= Throw the Hypocritical Rascals Out =

T.H.R.O. ("Throw the Hypocritical Rascals Out") was a 1990/1991 US ad campaign by Jack Gargan advocating voting against incumbents. It started with $45,000 of Gargan's own money, but he eventually raised over $750,000 in donations.

==Background==

In 1990, Jack Gargan began to believe that the US economy and political system were failing. Incidents including congressional pay raises, the Keating Five Senate hearings, and the S&L Crisis drove Gargan to borrow $45,000 from his retirement savings to finance the first of many independent ads entitled "I'm mad as hell and I'm not going to take it anymore" (a reference to a famous quote from the 1976 political and mass media satire movie, Network) newspaper advertisements denouncing the U.S. Congress for voting for legislative pay raises at a time when average wages nationwide were not increasing.

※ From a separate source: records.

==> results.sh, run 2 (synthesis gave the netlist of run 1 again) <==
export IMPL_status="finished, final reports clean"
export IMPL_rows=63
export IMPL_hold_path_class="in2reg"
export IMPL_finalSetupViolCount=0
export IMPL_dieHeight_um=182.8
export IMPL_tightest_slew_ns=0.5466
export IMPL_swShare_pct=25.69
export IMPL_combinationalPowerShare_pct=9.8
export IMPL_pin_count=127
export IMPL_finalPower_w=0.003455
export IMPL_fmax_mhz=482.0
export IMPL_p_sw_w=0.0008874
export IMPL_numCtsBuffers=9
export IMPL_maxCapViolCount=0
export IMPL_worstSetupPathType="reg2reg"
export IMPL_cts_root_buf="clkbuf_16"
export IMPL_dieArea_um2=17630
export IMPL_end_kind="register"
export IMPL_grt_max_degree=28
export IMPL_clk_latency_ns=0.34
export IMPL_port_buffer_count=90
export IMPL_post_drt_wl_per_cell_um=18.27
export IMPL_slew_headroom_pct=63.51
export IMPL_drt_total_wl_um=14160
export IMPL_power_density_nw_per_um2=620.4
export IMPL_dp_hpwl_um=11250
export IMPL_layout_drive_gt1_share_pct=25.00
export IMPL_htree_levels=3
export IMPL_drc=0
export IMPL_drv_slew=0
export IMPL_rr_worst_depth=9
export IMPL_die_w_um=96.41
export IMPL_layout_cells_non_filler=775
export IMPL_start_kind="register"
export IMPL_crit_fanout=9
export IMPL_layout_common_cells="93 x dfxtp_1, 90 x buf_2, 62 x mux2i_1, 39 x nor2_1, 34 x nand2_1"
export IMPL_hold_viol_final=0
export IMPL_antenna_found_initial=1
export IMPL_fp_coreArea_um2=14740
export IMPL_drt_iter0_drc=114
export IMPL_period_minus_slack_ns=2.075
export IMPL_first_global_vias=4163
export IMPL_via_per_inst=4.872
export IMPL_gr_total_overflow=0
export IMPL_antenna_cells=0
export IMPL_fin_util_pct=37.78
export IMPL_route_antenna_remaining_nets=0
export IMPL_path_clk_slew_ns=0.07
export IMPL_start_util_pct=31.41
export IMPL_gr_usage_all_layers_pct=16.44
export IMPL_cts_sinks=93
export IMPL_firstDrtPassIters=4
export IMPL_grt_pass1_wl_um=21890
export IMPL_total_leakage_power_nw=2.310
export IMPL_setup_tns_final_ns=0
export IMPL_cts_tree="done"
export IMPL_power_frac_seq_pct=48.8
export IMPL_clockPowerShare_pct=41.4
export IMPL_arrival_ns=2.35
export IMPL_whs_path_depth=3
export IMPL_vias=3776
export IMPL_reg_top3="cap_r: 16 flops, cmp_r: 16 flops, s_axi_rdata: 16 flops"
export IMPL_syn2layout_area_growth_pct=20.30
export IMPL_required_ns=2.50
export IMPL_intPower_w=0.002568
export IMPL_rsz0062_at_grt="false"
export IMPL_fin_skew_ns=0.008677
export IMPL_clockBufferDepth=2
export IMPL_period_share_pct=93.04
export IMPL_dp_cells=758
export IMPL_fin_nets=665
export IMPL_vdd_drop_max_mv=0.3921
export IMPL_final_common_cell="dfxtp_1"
===== src/rtl/msd_pkg.sv =====
// Purpose: Constants for the memory space decoder and external cycle sequencer
// Assumes: 100 MHz sys_clk, byte-wide external data port
// Notes:   Address map and external cycle phase lengths
// Notes on behaviour
// Program 0..7FFFh goes to on-chip program memory
// Data 0..04FFh goes to on-chip RAM
// Fetches above 32K run external cycles
// Data strobe stays high for on-chip cycles
// Space select driven on each external cycle
// Unpaged spaces are 64K, 16-bit address
// Paging extends upper 32K to 8M
// OTP variant reserves top 64 program bytes
// Off-chip address on three ports
// Address strobe pulses once per cycle start
// Direction low only for external writes
// Write data driven with strobe; read data sampled
// Data above RAM goes external, select shows data
package msd_pkg;
  localparam logic [15:0] PROG_ONCHIP_TOP = 16'h7FFF;
  localparam logic [15:0] DATA_RAM_TOP    = 16'h04FF;
  localparam logic [15:0] OTP_RSV_BASE    = 16'hFFC0;
  localparam int          ADDR_W          = 16;
  localparam int          BANK_W          = 8;
  // Phase lengths in sys_clk cycles
  localparam logic [3:0]  AS_LOW_CYC      = 4'h2;
  localparam logic [3:0]  AS_HOLD_CYC     = 4'h1;
  localparam logic [3:0]  DS_LOW_CYC      = 4'h3;
  localparam logic [3:0]  END_CYC         = 4'h1;
  typedef enum logic [2:0] {
    MSD_IDLE  = 3'b000,
    MSD_ASLOW = 3'b001,
    MSD_AHOLD = 3'b010,
    MSD_DSLOW = 3'b011,
    MSD_END   = 3'b100,
    MSD_INT   = 3'b101
  } msd_state_type;
endpackage : msd_pkg


===== src/rtl/msd_decoder.sv =====
// Purpose: Steers core memory requests on-chip or to an external bus cycle
// Assumes: One request at a time, held until done pulses; ext_rdata is async
// Notes:   All outputs registered; one clock domain
`timescale 1ns/1ps
module msd_decoder #(
  parameter bit OTP_VARIANT = 1'b0
) (
  input  wire logic        sys_clk,
  input  wire logic        nrst,
  input  wire logic        req,
  input  wire logic        req_prog,
  input  wire logic        req_write,
  input  wire logic [15:0] req_addr,
  input  wire logic [7:0]  req_wdata,
  input  wire logic        bank_en,
  input  wire logic [7:0]  bank_sel,
  input  wire logic [7:0]  ext_rdata,
  output logic             done,
  output logic             reserved_err,
  output logic [7:0]       rdata,
  output logic             sel_prog_rom,
  output logic             sel_data_ram,
  output logic             address_strobe_n,
  output logic             data_strobe_n,
  output logic             rd_wr_n,
  output logic             prog_data_sel,
  output logic [7:0]       ad_out,
  output logic             ad_oe,
  output logic [7:0]       addr_hi,
  output logic [7:0]       addr_lo,
  output logic [7:0]       bank_addr
);
  typedef struct packed {
    msd_pkg::msd_state_type st;
    logic [3:0] cnt;
    logic       done;
    logic       rsv;
    logic [7:0] rdata;
    logic       rom;
    logic       ram;
    logic       as_n;
    logic       ds_n;
    logic       rw;
    logic       pd;
    logic [7:0] ad;
    logic       ad_oe;
    logic [7:0] ahi;
    logic [7:0] alo;
    logic [7:0] bank;
    logic [7:0] wdat;
    logic       wr;
  } msd_regs_type;

  msd_regs_type q, d;
  logic [7:0] rd_s1, rd_s2;
  logic       is_int, is_rsv;

  // Read data port from pins passes two flops
  always_ff @(posedge sys_clk or negedge nrst) begin
    if (!nrst) begin
      rd_s1 <= 8'h00;
      rd_s2 <= 8'h00;
    end else begin
      rd_s1 <= ext_rdata;
      rd_s2 <= rd_s1;
    end
  end

  // Space decode of the incoming request
  always_comb begin
    if (req_prog) begin
      is_int = (req_addr <= msd_pkg::PROG_ONCHIP_TOP);
      is_rsv = OTP_VARIANT && (req_addr >= msd_pkg::OTP_RSV_BASE);
    end else begin
      is_int = (req_addr <= msd_pkg::DATA_RAM_TOP);
      is_rsv = 1'b0;
    end
  end

  // Cycle sequencer
  always_comb begin
    d      = q;
    d.done = 1'b0;
    d.rsv  = 1'b0;
    d.cnt  = (q.cnt != 4'h0) ? q.cnt - 4'h1 : 4'h0;
    case (q.st)
      msd_pkg::MSD_IDLE: begin
        d.rw    = 1'b1;
        d.ad_oe = 1'b0;
        if (req) begin
          d.ahi  = req_addr[15:8];
          d.alo  = req_addr[7:0];
          d.ad   = req_addr[7:0];
          d.ad_oe = 1'b1;
          d.pd   = req_prog;
          d.wr   = req_write;
          d.wdat = req_wdata;
          // Upper half is paged only when paging is on
          d.bank = (bank_en && req_addr[15]) ? bank_sel : 8'h00;
          d.rom  = is_int && req_prog;
          d.ram  = is_int && !req_prog;
          d.rw   = !(req_write && !is_int);
          d.as_n = 1'b0;
          d.cnt  = msd_pkg::AS_LOW_CYC - 4'h1;
          d.st   = is_rsv ? msd_pkg::MSD_END : msd_pkg::MSD_ASLOW;
          // Reserved marker rides in the counter so the flag pulses with done
          if (is_rsv) begin
            d.cnt   = '1;
            d.as_n  = 1'b1;
            d.ad_oe = 1'b0;
            d.rw    = 1'b1;
          end
        end
      end
      msd_pkg::MSD_ASLOW: begin
        if (q.cnt == 4'h0) begin
          d.as_n = 1'b1;
          d.cnt  = msd_pkg::AS_HOLD_CYC - 4'h1;
          d.st   = msd_pkg::MSD_AHOLD;
        end
      end
      msd_pkg::MSD_AHOLD: begin
        if (q.cnt == 4'h0) begin
          d.cnt = msd_pkg::DS_LOW_CYC - 4'h1;
          if (q.rom || q.ram) begin
            d.st = msd_pkg::MSD_INT;
          end else begin
            d.ds_n  = 1'b0;
            d.ad    = q.wdat;
            d.ad_oe = q.wr;
            d.st    = msd_pkg::MSD_DSLOW;
          end
        end
      end
      msd_pkg::MSD_DSLOW: begin
        if (q.cnt == 4'h0) begin
          d.ds_n  = 1'b1;
          d.rdata = q.wr ? 8'h00 : rd_s2;
          d.cnt   = msd_pkg::END_CYC - 4'h1;
          d.st    = msd_pkg::MSD_END;
        end
      end
      msd_pkg::MSD_INT: begin
        d.ds_n = 1'b1;
        if (q.cnt == 4'h0) begin
          d.st = msd_pkg::MSD_END;
        end
      end
      msd_pkg::MSD_END: begin
        d.ad_oe = 1'b0;
        d.rw    = 1'b1;
        d.rom   = 1'b0;
        d.ram   = 1'b0;
        d.done  = 1'b1;
        d.rsv   = (q.cnt != 4'h0);
        d.st    = msd_pkg::MSD_IDLE;
      end
      default: d.st = msd_pkg::MSD_IDLE;
    endcase
  end

  // State register
  always_ff @(posedge sys_clk or negedge nrst) begin
    if (!nrst) begin
      q      <= '0;
      q.as_n <= 1'b1;
      q.ds_n <= 1'b1;
      q.rw   <= 1'b1;
      q.st   <= msd_pkg::MSD_IDLE;
    end else begin
      q <= d;
    end
  end

  assign done             = q.done;
  assign reserved_err     = q.rsv;
  assign rdata            = q.rdata;
  assign sel_prog_rom     = q.rom;
  assign sel_data_ram     = q.ram;
  assign address_strobe_n = q.as_n;
  assign data_strobe_n    = q.ds_n;
  assign rd_wr_n          = q.rw;
  assign prog_data_sel    = q.pd;
  assign ad_out           = q.ad;
  assign ad_oe            = q.ad_oe;
  assign addr_hi          = q.ahi;
  assign addr_lo          = q.alo;
  assign bank_addr        = q.bank;
endmodule : msd_decoder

The original article, and subsequent articles sent to newspapers nationwide, drew widespread interest and T.H.R.O. ("Throw the Hypocritical Rascals Out") was formed. The 1990 congressional election was Gargan's target, and he urged citizens to vote all incumbent congressmen out of office and replace them with new blood. The movement was so widespread that Gargan was even named Time magazine's "Hero of the Week" on September 10, 1990.

The election did not possess the sweeping change that Gargan had hoped. Only 17 incumbents were thrown out. Nevertheless, it was a much higher margin of change since the last election, in which only seven incumbents had lost. Gargan also noted that there was a 12% cross-country differential spread compared to the spread of the previous election. It seemed that while incumbents were still very difficult to remove from office, the potential of this occurring was becoming greater. By January 2, 1991, just 132 days after the first ad was published, Gargan managed to raise $750,000 in donations, many of which were under $10. By this time, he had also purchased 142 newspaper ads in 49 states. Gargan also appeared on 250 radio talk shows, and was interviewed on Donahue, Larry King Live, Good Morning America, and CBS Morning News.